• [What is being asked]
Take the line with "crc <= crc32c_byte(crc, lastb);" as the first line and the last line of the data as the final one. Write out those lines exactly, and no others.

[Excerpts from a dataset]
******************************

This design comes from an exercise in tuning for a short achievable clock period and few clock cycles per item on the open sky130 flow, not from production work. In this exercise RTL edits were held to simulation tests only and were not proved equivalent to the original. Power is estimated from default activity; no workload was simulated.

<file path="design/flow/design.v">
module galley_decoder (
    input  wire        clk,
    input  wire        rst,
    input  wire        start,
    input  wire [1:0]  exp_ratio,
    input  wire [12:0] exp_len,
    output wire        busy,
    input  wire        in_valid,
    input  wire [31:0] in_data,
    output wire        in_ready,
    output wire        wr_en,
    output wire [11:0] wr_addr,
    output wire [7:0]  wr_data,
    output wire        rd_en,
    output wire [11:0] rd_addr,
    input  wire [7:0]  rd_data,
    output reg         done,
    output reg         ok,
    output reg  [2:0]  fail_check,
    output reg  [12:0] len_out
);
    localparam LF = 6;                
    localparam F  = 1 << LF;
    localparam [7:0] P_IDLE  = 8'b00000001,
                     P_HDR0  = 8'b00000010,
                     P_HDR1  = 8'b00000100,
                     P_CHK   = 8'b00001000,
                     P_RUN   = 8'b00010000,
                     P_PAD   = 8'b00100000,
                     P_DRAIN = 8'b01000000,
                     P_FIN   = 8'b10000000;
    localparam [1:0] K_LITHEAD = 2'd0,    
                     K_LITBYTE = 2'd1,    
                     K_MATCH   = 2'd2,    
                     K_BAD     = 2'd3;    
    reg        busy_r;
    reg [7:0]  pstate;
    reg [1:0]  ratio;
    reg [12:0] elen;
    reg [9:0]  nw_m1;             
    assign busy = busy_r;
    wire accept = start && pstate[0];     
    reg [9:0] nw_m1_in;
    always @(*) begin
        case (exp_ratio)
            2'd1:    nw_m1_in = 10'd511;
            2'd2:    nw_m1_in = 10'd767;
            default: nw_m1_in = 10'd895;
        endcase
    end
    wire st_idle  = pstate[0];
    wire st_hdr0  = pstate[1];
    wire st_hdr1  = pstate[2];
    wire st_chk   = pstate[3];
    wire st_run   = pstate[4];
    wire st_pad   = pstate[5];
    wire st_drain = pstate[6];
    wire st_fin   = pstate[7];
    reg        in_ready_r;
    reg        more;              
    reg [9:0]  wcnt;
    reg        ir_v;
    reg        ir_trl;
    reg        ir_zero;
    reg [31:0] ir_w;
    assign in_ready = in_ready_r;
    reg        rdy;               
    wire take_in = in_valid && rdy;
    wire wlast   = (wcnt == nw_m1);
    reg [33:0]  fmem [0:F-1];
    reg [F-1:0] ft;               
    wire        f_ne = ft[0];
    reg [9:0]   zacc;             
    reg [9:0]   zmem [0:3];
    reg [1:0]   zwp, zrp;
    reg [2:0]   zcnt;
    wire fpush = ir_v && (!ir_zero || ir_trl);
    wire [33:0] fhead = fmem[0];
    reg [33:0] pf0, pf1;
    reg [1:0]  pf_cnt;
    integer fi;
    wire zpush = fpush && (zacc != 10'd0);
    reg        h_v;
    reg        h_trl;
    reg        h_zcnz;
    reg [9:0]  h_zc;
    reg [31:0] h_w;
    wire        h_wavail = h_v && (h_zcnz || !h_trl);
    wire [31:0] h_word   = h_zcnz ? 32'd0 : h_w;
    reg [7:0] q [0:7];
    reg [7:0] qv;
    reg [31:0] hw0, hw1;
    reg [12:0] len;
    reg        a_lit;             
    reg [6:0]  a_litcnt;          
    reg        a_stop;
    reg        b_v;
    reg [1:0]  b_kind;
    reg [7:0]  b_byte;
    reg [6:0]  b_l;
    reg [7:0]  b_size;            
    reg [8:0]  b_n;
    reg [11:0] b_dm1;
    reg        b_d1, b_d2;
    reg [23:0] b_raw;
    reg [2:0]  b_rawv;
    reg [11:0] b_rem;             
    reg [11:0] pout;              
    reg [12:0] rlen;              
    reg [6:0]  b_left;            
    reg        rz;                
    reg        bl0;               
    reg [2:0]  fcode;
    reg        halt;              
    reg        pad_bad;
    reg [31:0] trl;
    reg [23:0] cmem [0:3];
    reg [1:0]  cwp, crp;
    reg [2:0]  ccnt;
    wire       c_full  = ccnt[2];
    wire       c_avail = (ccnt != 3'd0);
    wire [23:0] ch     = cmem[crp];
    reg        s_act;
    reg [11:0] s_src;
    reg [8:0]  s_left;
    reg        s_d1, s_d2;
    reg [11:0] s_out;
    reg        r_v, r_lit, r_d1, r_d2;
    reg [7:0]  r_byte;
    reg [11:0] r_wa;
    reg        rd_en_r;
    reg [11:0] rd_addr_r;
    reg        m_v, m_lit, m_d1, m_d2;
    reg [7:0]  m_byte;
    reg [11:0] m_wa;
    reg        w_v;
    reg [11:0] w_wa;
    reg [7:0]  w_d;
    reg [7:0]  lastb;             
    reg [7:0]  hist1;             
    reg [31:0] crc;
    assign wr_en   = w_v;
    assign wr_addr = w_wa;
    assign wr_data = w_d;
    assign rd_en   = rd_en_r;
    assign rd_addr = rd_addr_r;
    reg lv;                       
    wire eng_idle = !c_avail && !s_act && !r_v && !m_v && !lv;
    function [31:0] crc32c_byte;
        input [31:0] c;
        input [7:0]  d;
        integer k;
        reg [31:0] x;
        begin
            x = c ^ {24'd0, d};
            for (k = 0; k < 8; k = k + 1)
                x = x[0] ? ((x >> 1) ^ 32'h82F63B78) : (x >> 1);
            crc32c_byte = x;
        end
    endfunction
    wire [7:0]  h0 = hw0[7:0];
    wire [7:0]  h1 = hw0[15:8];
    wire [7:0]  h2 = hw0[23:16];
    wire [7:0]  h3 = hw0[31:24];
    wire [7:0]  h4 = hw1[7:0];
    wire [7:0]  h5 = hw1[15:8];
    wire [15:0] hlen = hw1[31:16];
    wire chk1 = (h0 == 8'h59) && (h1 == 8'h47) && (h2 == 8'h01) && (h5 == 8'h00);
    wire chk2 = (h3 == {6'd0, ratio});
    wire chk3 = ((elen == 13'd0) || (hlen == {3'd0, elen})) &&
                (hlen >= 16'd1) && (hlen <= 16'd4096) &&
                (h4[0] == (hlen < 16'd4096)) && (h4[7:1] == 7'd0);
    reg [11:0] rem0;
    always @(*) begin
        case (ratio)
            2'd1:    rem0 = 12'd2036;
            2'd2:    rem0 = 12'd3060;
            default: rem0 = 12'd3572;
        endcase
    end
    wire b_end   = rz && bl0;     
    wire b_stall = b_v && c_full;
    wire [7:0]  q0 = q[0];
    wire [7:0]  q1 = q[1];
    wire [7:0]  q2 = q[2];
    wire        t_lit  = !q0[7];
    wire        t_long = (q0[7:4] == 4'hF);
    wire [11:0] dm1    = {q0[3:0], q1};
    wire [8:0]  m_n    = t_long ? ({1'b0, q2} + 9'd10) : ({6'd0, q0[6:4]} + 9'd3);
    wire a_en    = st_run && !a_stop && !b_stall && !b_end;
    wire a_tok   = a_en && !a_lit;
    wire a_lb    = a_en && a_lit && qv[0];
    wire no_more = h_v && h_trl && !h_zcnz;
    wire a_have  = qv[0] && (t_long ? qv[2] : qv[1]);
    wire a_bad   = a_tok && no_more && !a_have;
    wire a_tokgo = a_tok && a_have;
    wire a_item  = a_tokgo || a_lb || a_bad;
    wire qc3 = a_tokgo && t_long;
    wire qc2 = a_tokgo && !t_long;
    wire qc1 = a_lb;
    wire qload = (st_chk || st_run) && !qv[4] && h_wavail;
    reg [7:0]  vq [0:11];
    reg [11:0] vv;
    integer a, b;
    always @(*) begin
        for (a = 0; a < 12; a = a + 1) begin
            vq[a] = (a < 8) ? q[a % 8] : 8'd0;
            if (a < 8)
                vv[a] = qv[a] || (qload && (a < 4 || qv[(a + 4) % 8]));
            else
                vv[a] = qload && qv[(a + 4) % 8];
            for (b = 0; b < 5; b = b + 1) begin
                if (a >= b && a < b + 4 && (b == 0 ? !qv[0] : (qv[(b + 7) % 8] && (b == 8 || !qv[b % 8]))))
                    vq[a] = h_word[8*((a - b) % 4) +: 8];
            end
        end
    end
    wire b_go  = b_v && !b_end && !c_full;
    wire b_pad = b_v && b_end;
    wire b_lit_fail = (b_rem < {4'd0, b_size}) || ({4'd0, b_n} > rlen);
    wire b_m_fail   = (b_dm1 >= pout) || ({4'd0, b_n} > rlen);
    wire b_fail = b_go && ((b_kind == K_LITHEAD) ? b_lit_fail :
                           (b_kind == K_MATCH)   ? b_m_fail :
                           (b_kind == K_BAD));
    wire b_adv  = b_go && ((b_kind == K_LITHEAD) || (b_kind == K_MATCH));
    wire b_rawbad = (b_rawv[0] && b_raw[7:0]   != 8'd0) ||
                    (b_rawv[1] && b_raw[15:8]  != 8'd0) ||
                    (b_rawv[2] && b_raw[23:16] != 8'd0);
    wire        cpush = b_go && (b_kind != K_BAD);
    wire [23:0] cdata = (b_kind == K_MATCH) ? {1'b1, b_d1, b_d2, b_n, pout + ~b_dm1} :
                                              {3'b000, 9'd0, 4'd0, b_byte};
    wire hdr_take = (st_hdr0 || st_hdr1) && h_wavail;
    wire w_take   = qload || hdr_take;
    wire skip_st  = st_pad || st_drain;
    wire h_pop    = (w_take && !h_zcnz) || (skip_st && h_v);
    wire fpop     = f_ne && (pf_cnt != 2'd2);
    wire h_load   = (pf_cnt != 2'd0) && (!h_v || h_pop);
    wire c_pop  = !s_act && c_avail && !halt;
    wire s_emit = (s_act || c_avail) && !halt;
    reg qbad;
    integer j;
    always @(*) begin
        qbad = 1'b0;
        for (j = 0; j < 8; j = j + 1)
            if (qv[j] && q[j] != 8'd0)
                qbad = 1'b1;
    end
    wire       fin_now = st_fin && eng_idle;
    wire [2:0] res_fc  = (fcode != 3'd0) ? fcode :
                         pad_bad         ? 3'd5 :
                         (trl != ~crc)   ? 3'd6 : 3'd0;
    wire [7:0] w_sel = m_lit ? m_byte : m_d1 ? lastb : m_d2 ? hist1 : rd_data;
    always @(posedge clk) begin
        busy_r     <= !rst && (accept || (busy_r && !fin_now));
        in_ready_r <= !rst && (accept || (busy_r && more && !(take_in && wlast))) &&
                      !ft[F-3] && (zcnt <= 3'd1);
        rdy        <= !rst && (accept || (!pstate[0] && more && !(take_in && wlast))) &&
                      !ft[F-3] && (zcnt <= 3'd1);
        done       <= !rst && fin_now;
        ok         <= (res_fc == 3'd0);
        fail_check <= res_fc;
        len_out    <= (res_fc == 3'd0) ? len : 13'd0;
        w_v        <= !rst && m_v;
        w_wa       <= m_wa;
        w_d        <= w_sel;
        rd_en_r    <= !rst && !halt && (s_act || (c_avail && ch[23]));
        rd_addr_r  <= s_act ? s_src : ch[11:0];
    end
    integer k;
    always @(posedge clk) begin
        ir_w    <= in_data;
        ir_zero <= (in_data == 32'd0);
        ir_trl  <= wlast;
        for (fi = 0; fi < F; fi = fi + 1) begin
            if (fpop) begin
                if (fpush && ft[fi] && (fi == F - 1 || !ft[(fi + 1) % F]))
                    fmem[fi] <= {ir_trl, (zacc != 10'd0), ir_w};
                else if (fi < F - 1)
                    fmem[fi] <= fmem[(fi + 1) % F];
            end else if (fpush && !ft[fi] && (fi == 0 || ft[(fi + F - 1) % F])) begin
                fmem[fi] <= {ir_trl, (zacc != 10'd0), ir_w};
            end
        end
        if (zpush)
            zmem[zwp] <= zacc;
        if (fpop && !h_load) begin
            if (pf_cnt == 2'd0)
                pf0 <= fhead;
            else
                pf1 <= fhead;
        end else if (!fpop && h_load) begin
            pf0 <= pf1;
        end else if (fpop && h_load) begin
            if (pf_cnt == 2'd1) begin
                pf0 <= fhead;
            end else begin
                pf0 <= pf1;
                pf1 <= fhead;
            end
        end
        if (h_load) begin
            {h_trl, h_zcnz, h_w} <= pf0;
            h_zc <= zmem[zrp];
        end else if (!h_pop && w_take && h_zcnz) begin
            h_zc   <= h_zc - 10'd1;
            h_zcnz <= (h_zc != 10'd1);
        end
        for (k = 0; k < 8; k = k + 1)
            q[k] <= qc3 ? vq[k + 3] : qc2 ? vq[k + 2] : qc1 ? vq[k + 1] : vq[k];
        if (a_tokgo && t_lit)
            a_litcnt <= q0[6:0];
        if (a_lb)
            a_litcnt <= a_litcnt - 7'd1;
        if (!b_stall) begin
            b_kind <= a_lb ? K_LITBYTE : a_bad ? K_BAD : t_lit ? K_LITHEAD : K_MATCH;
            b_byte <= a_lb ? q0 : q1;
            b_l    <= q0[6:0];
            b_size <= t_lit ? ({1'b0, q0[6:0]} + 8'd2) : t_long ? 8'd3 : 8'd2;
            b_n    <= t_lit ? ({2'd0, q0[6:0]} + 9'd1) : m_n;
            b_dm1  <= dm1;
            b_d1   <= (dm1 == 12'd0);
            b_d2   <= (dm1 == 12'd1);
            b_raw  <= {q2, q1, q0};
            b_rawv <= {qc3, qc3 | qc2, qc3 | qc2 | qc1};
        end
        if (cpush)
            cmem[cwp] <= cdata;
        if (st_hdr0)
            hw0 <= h_word;
        if (st_hdr1)
            hw1 <= h_word;
        if (st_pad)
            trl <= h_w;
        if (s_act) begin
            r_lit     <= 1'b0;
            r_d1      <= s_d1;
            r_d2      <= s_d2;
            r_wa      <= s_out;
            s_src     <= s_src + 12'd1;
            s_left    <= s_left - 9'd1;
        end else begin
            r_lit     <= !ch[23];
            r_d1      <= ch[22];
            r_d2      <= ch[21];
            r_byte    <= ch[7:0];
            r_wa      <= s_out;
            s_src     <= ch[11:0] + 12'd1;
            s_left    <= ch[20:12] - 9'd1;
            s_d1      <= ch[22];
            s_d2      <= ch[21];
        end
        m_lit  <= r_lit;
        m_d1   <= r_d1;
        m_d2   <= r_d2;
        m_byte <= r_byte;
        m_wa   <= r_wa;
        if (m_v) begin
            hist1 <= lastb;
            lastb <= w_sel;
        end
    end
    always @(posedge clk) begin
        if (rst) begin
            pstate     <= P_IDLE;
            more       <= 1'b0;
            ir_v       <= 1'b0;
            ft         <= {F{1'b0}};
            zacc       <= 10'd0;
            zcnt       <= 3'd0;
            zwp        <= 2'd0;
            zrp        <= 2'd0;
            pf_cnt     <= 2'd0;
            h_v        <= 1'b0;
            qv         <= 8'd0;
            b_v        <= 1'b0;
            ccnt       <= 3'd0;
            cwp        <= 2'd0;
            crp        <= 2'd0;
            halt       <= 1'b0;
            s_act      <= 1'b0;
            r_v        <= 1'b0;
            m_v        <= 1'b0;
            lv         <= 1'b0;
        end else begin
            ir_v    <= take_in;
            if (take_in) begin
                wcnt    <= wcnt + 10'd1;
                if (wlast)
                    more <= 1'b0;
            end
            if (ir_v) begin
                if (fpush) begin
                    zacc <= 10'd0;
                end else begin
                    zacc <= zacc + 10'd1;
                end
            end
            if (zpush)
                zwp <= zwp + 2'd1;
            if (zpush && !(h_load && pf0[32]))
                zcnt <= zcnt + 3'd1;
            else if (!zpush && h_load && pf0[32])
                zcnt <= zcnt - 3'd1;
            if (fpop && !h_load)
                pf_cnt <= pf_cnt + 2'd1;
            else if (!fpop && h_load)
                pf_cnt <= pf_cnt - 2'd1;
            if (fpush && !fpop)
                ft <= {ft[F-2:0], 1'b1};
            else if (!fpush && fpop)
                ft <= {1'b0, ft[F-1:1]};
            if (h_load) begin
                if (pf0[32])
                    zrp <= zrp + 2'd1;
                h_v <= 1'b1;
            end else if (h_pop) begin
                h_v <= 1'b0;
            end
            for (k = 0; k < 8; k = k + 1) begin
                qv[k] <= qc3 ? vv[k + 3] : qc2 ? vv[k + 2] : qc1 ? vv[k + 1] : vv[k];
            end
            if (a_tokgo && t_lit)
                a_lit <= (q0[6:0] != 7'd0);
            if (a_lb && a_litcnt == 7'd1)
                a_lit <= 1'b0;
            if (a_bad)
                a_stop <= 1'b1;
            if (!b_stall)
                b_v    <= a_item;
            if (b_adv) begin
                rz    <= (rlen == {4'd0, b_n});
                b_rem <= b_rem - {4'd0, b_size};
                pout <= pout + {3'd0, b_n};
                rlen <= rlen - {4'd0, b_n};
            end
            if (b_go && b_kind == K_LITHEAD) begin
                b_left <= b_l;
                bl0    <= (b_l == 7'd0);
            end
            if (b_go && b_kind == K_LITBYTE) begin
                b_left <= b_left - 7'd1;
                bl0    <= (b_left == 7'd1);
            end
            if (cpush)
                cwp <= cwp + 2'd1;
            if (c_pop)
                crp <= crp + 2'd1;
            if (cpush && !c_pop)
                ccnt <= ccnt + 3'd1;
            else if (!cpush && c_pop)
                ccnt <= ccnt - 3'd1;
                if (st_idle) begin
                    ratio      <= exp_ratio;
                    elen       <= exp_len;
                    nw_m1      <= nw_m1_in;
                    wcnt       <= 10'd0;
                    more       <= 1'b1;
                    qv         <= 8'd0;
                    fcode      <= 3'd0;
                    halt       <= 1'b0;
                    pad_bad    <= 1'b0;
                    s_out      <= 12'd0;
                    crc        <= 32'hFFFFFFFF;
                    if (start)
                        pstate <= P_HDR0;
                end
                if (st_hdr0 && h_wavail)
                    pstate <= P_HDR1;
                if (st_hdr1 && h_wavail)
                    pstate <= P_CHK;
                if (st_chk) begin
                    b_rem  <= rem0;
                    a_lit  <= 1'b0;
                    a_stop <= 1'b0;
                    b_v    <= 1'b0;
                    b_left <= 7'd0;
                    bl0    <= 1'b1;
                    rz     <= 1'b0;
                    rlen   <= hlen[12:0];
                    len    <= hlen[12:0];
                    pout   <= 12'd0;
                    if (!chk1) begin
                        fcode  <= 3'd1;
                        pstate <= P_DRAIN;
                    end else if (!chk2) begin
                        fcode  <= 3'd2;
                        pstate <= P_DRAIN;
                    end else if (!chk3) begin
                        fcode  <= 3'd3;
                        pstate <= P_DRAIN;
                    end else begin
                        pstate <= P_RUN;
                    end
                end
                if (st_run) begin
                    if (b_end) begin
                        if (b_pad && b_rawbad)
                            pad_bad <= 1'b1;
                        pstate <= P_PAD;
                    end else if (b_fail) begin
                        fcode  <= 3'd4;
                        halt   <= 1'b1;
                        pstate <= P_DRAIN;
                    end
                end
                if (st_pad) begin
                    qv   <= 8'd0;
                    b_v  <= 1'b0;
                    if (qbad)
                        pad_bad <= 1'b1;
                    if (h_v) begin
                        if (h_trl) begin
                            pstate <= P_FIN;
                        end else begin
                            pad_bad <= 1'b1;
                        end
                    end
                end
                if (st_drain) begin
                    qv   <= 8'd0;
                    b_v  <= 1'b0;
                    ccnt <= 3'd0;
                    crp  <= cwp;
                    if (h_v && h_trl)
                        pstate <= P_FIN;
                end
                if (st_fin) begin
                    if (eng_idle)
                        pstate <= P_IDLE;
                end
            r_v <= s_emit;
            if (halt) begin
                s_act <= 1'b0;
            end else if (s_act) begin
                s_act     <= (s_left != 9'd1);
                s_out     <= s_out + 12'd1;
            end else if (c_avail) begin
                s_act     <= ch[23];
                s_out     <= s_out + 12'd1;
            end
            m_v    <= r_v;
            lv     <= m_v;
            if (lv)
                crc <= crc32c_byte(crc, lastb);
        end
    end
endmodule
</file>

******************************

• [Expected answer]
                crc <= crc32c_byte(crc, lastb);
        end
    end
endmodule
</file>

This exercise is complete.